--- Aim of the task ---
Copy nothing but the lines below running from the line containing "always_comb begin" through the line containing "shift_nxt = mem[rd_ptr];", both end lines included.

[Items listed in a dataset]
==> src/rtl/cmsdk_uart_stimulus.sv <==
// Byte FIFO feeding an 8N1 UART transmitter that drives an MCU receive pin.
// Define CMSDK_UART_STIM_GAP_EN to follow every frame with GAP_BITS idle bit periods.
module cmsdk_uart_stimulus #(
    parameter int BAUDDIV    = 16,
    parameter int FIFO_DEPTH = 16,
    parameter int GAP_BITS   = 2
) (
    input  logic                        CLK,
    input  logic                        RESETn,
    input  logic [7:0]                  DIN,
    input  logic                        DIN_VALID,
    output logic                        DIN_READY,
    output logic                        TXD,
    output logic                        BUSY,
    output logic [$clog2(FIFO_DEPTH):0] LEVEL
);
    localparam int AW = $clog2(FIFO_DEPTH);
    localparam int CW = $clog2(BAUDDIV);
    localparam logic [CW-1:0] TIMER_LOAD = CW'(BAUDDIV - 1);
    localparam logic [AW:0]   FULL_LEVEL = (AW + 1)'(FIFO_DEPTH);
`ifdef CMSDK_UART_STIM_GAP_EN
    localparam int GW = (GAP_BITS > 1) ? $clog2(GAP_BITS) : 1;
    localparam logic [GW-1:0] GAP_LOAD = GW'(GAP_BITS - 1);
`endif

    typedef enum logic [2:0] {
        IDLE,
        START,
        DATA,
        STOP
`ifdef CMSDK_UART_STIM_GAP_EN
        , GAP
`endif
    } state_t;

    state_t        state, state_nxt;
    logic [CW-1:0] timer, timer_nxt;
    logic [2:0]    bit_idx, bit_nxt;
    logic [7:0]    shift, shift_nxt;
    logic [AW-1:0] rd_ptr, wr_ptr;
    logic [AW:0]   level_q, level_nxt;
    logic          txd_q, txd_nxt;
    logic          busy_q, busy_nxt;
    logic          push, pop, next_frame;
    logic [7:0]    mem [FIFO_DEPTH];
`ifdef CMSDK_UART_STIM_GAP_EN
    logic [GW-1:0] gap_cnt, gap_nxt;
`endif

    // Ready comes from the registered level only, so a pop never frees a slot on its own edge.
    assign DIN_READY = (level_q != FULL_LEVEL);
    assign push      = DIN_VALID && DIN_READY;
    assign LEVEL     = level_q;
    assign TXD       = txd_q;
    assign BUSY      = busy_q;

    always_comb begin
        state_nxt  = state;
        timer_nxt  = timer;
        bit_nxt    = bit_idx;
        shift_nxt  = shift;
        pop        = 1'b0;
        next_frame = 1'b0;
`ifdef CMSDK_UART_STIM_GAP_EN
        gap_nxt    = gap_cnt;
`endif
        unique case (state)
            IDLE: next_frame = 1'b1;
            START: begin
                if (timer == '0) begin
                    state_nxt = DATA;
                    timer_nxt = TIMER_LOAD;
                    bit_nxt   = 3'd0;
                end else begin
                    timer_nxt = timer - CW'(1);
                end
            end
            DATA: begin
                if (timer == '0) begin
                    timer_nxt = TIMER_LOAD;
                    if (bit_idx == 3'd7) begin
                        state_nxt = STOP;
                    end else begin
                        bit_nxt   = bit_idx + 3'd1;
                        shift_nxt = {1'b0, shift[7:1]};
                    end
                end else begin
                    timer_nxt = timer - CW'(1);
                end
            end
            STOP: begin
                if (timer == '0) begin
`ifdef CMSDK_UART_STIM_GAP_EN
                    state_nxt = GAP;
                    timer_nxt = TIMER_LOAD;
                    gap_nxt   = GAP_LOAD;
`else
                    next_frame = 1'b1;
`endif
                end else begin
                    timer_nxt = timer - CW'(1);
                end
            end
`ifdef CMSDK_UART_STIM_GAP_EN
            GAP: begin
                if (timer == '0) begin
                    if (gap_cnt == '0) begin
                        next_frame = 1'b1;
                    end else begin
                        gap_nxt   = gap_cnt - GW'(1);
                        timer_nxt = TIMER_LOAD;
                    end
                end else begin
                    timer_nxt = timer - CW'(1);
                end
            end
`endif
            default: state_nxt = IDLE;
        endcase

        // Shared frame-boundary rule: start the next byte straight away or fall back to idle.
        if (next_frame) begin
            if (level_q != '0) begin
                pop       = 1'b1;
                state_nxt = START;
                timer_nxt = TIMER_LOAD;
                shift_nxt = mem[rd_ptr];
            end else begin
                state_nxt = IDLE;
            end
        end

        level_nxt = level_q + (AW + 1)'(push) - (AW + 1)'(pop);
        busy_nxt  = (state_nxt != IDLE) || (level_nxt != '0);
        unique case (state_nxt)
            START:   txd_nxt = 1'b0;
            DATA:    txd_nxt = shift_nxt[0];
            default: txd_nxt = 1'b1;
        endcase
    end

    always_ff @(posedge CLK) begin
        if (!RESETn) begin
            state   <= IDLE;
            timer   <= '0;
            bit_idx <= '0;
            shift   <= '0;
            rd_ptr  <= '0;
            wr_ptr  <= '0;
            level_q <= '0;
            txd_q   <= 1'b1;
            busy_q  <= 1'b0;
`ifdef CMSDK_UART_STIM_GAP_EN
            gap_cnt <= '0;
`endif
        end else begin
            state   <= state_nxt;
            timer   <= timer_nxt;
            bit_idx <= bit_nxt;
            shift   <= shift_nxt;
            level_q <= level_nxt;
            txd_q   <= txd_nxt;
            busy_q  <= busy_nxt;
`ifdef CMSDK_UART_STIM_GAP_EN
            gap_cnt <= gap_nxt;
`endif
            if (pop) begin
                rd_ptr <= rd_ptr + AW'(1);
            end
            if (push) begin
                wr_ptr <= wr_ptr + AW'(1);
            end
        end
    end

    always_ff @(posedge CLK) begin
        if (RESETn && push) begin
            mem[wr_ptr] <= DIN;
        end
    end

endmodule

--- Exercise result ---
    always_comb begin
        state_nxt  = state;
        timer_nxt  = timer;
        bit_nxt    = bit_idx;
        shift_nxt  = shift;
        pop        = 1'b0;
        next_frame = 1'b0;
`ifdef CMSDK_UART_STIM_GAP_EN
        gap_nxt    = gap_cnt;
`endif
        unique case (state)
            IDLE: next_frame = 1'b1;
            START: begin
                if (timer == '0) begin
                    state_nxt = DATA;
                    timer_nxt = TIMER_LOAD;
                    bit_nxt   = 3'd0;
                end else begin
                    timer_nxt = timer - CW'(1);
                end
            end
            DATA: begin
                if (timer == '0) begin
                    timer_nxt = TIMER_LOAD;
                    if (bit_idx == 3'd7) begin
                        state_nxt = STOP;
                    end else begin
                        bit_nxt   = bit_idx + 3'd1;
                        shift_nxt = {1'b0, shift[7:1]};
                    end
                end else begin
                    timer_nxt = timer - CW'(1);
                end
            end
            STOP: begin
                if (timer == '0) begin
`ifdef CMSDK_UART_STIM_GAP_EN
                    state_nxt = GAP;
                    timer_nxt = TIMER_LOAD;
                    gap_nxt   = GAP_LOAD;
`else
                    next_frame = 1'b1;
`endif
                end else begin
                    timer_nxt = timer - CW'(1);
                end
            end
`ifdef CMSDK_UART_STIM_GAP_EN
            GAP: begin
                if (timer == '0) begin
                    if (gap_cnt == '0) begin
                        next_frame = 1'b1;
                    end else begin
                        gap_nxt   = gap_cnt - GW'(1);
                        timer_nxt = TIMER_LOAD;
                    end
                end else begin
                    timer_nxt = timer - CW'(1);
                end
            end
`endif
            default: state_nxt = IDLE;
        endcase

        // Shared frame-boundary rule: start the next byte straight away or fall back to idle.
        if (next_frame) begin
            if (level_q != '0) begin
                pop       = 1'b1;
                state_nxt = START;
                timer_nxt = TIMER_LOAD;
                shift_nxt = mem[rd_ptr];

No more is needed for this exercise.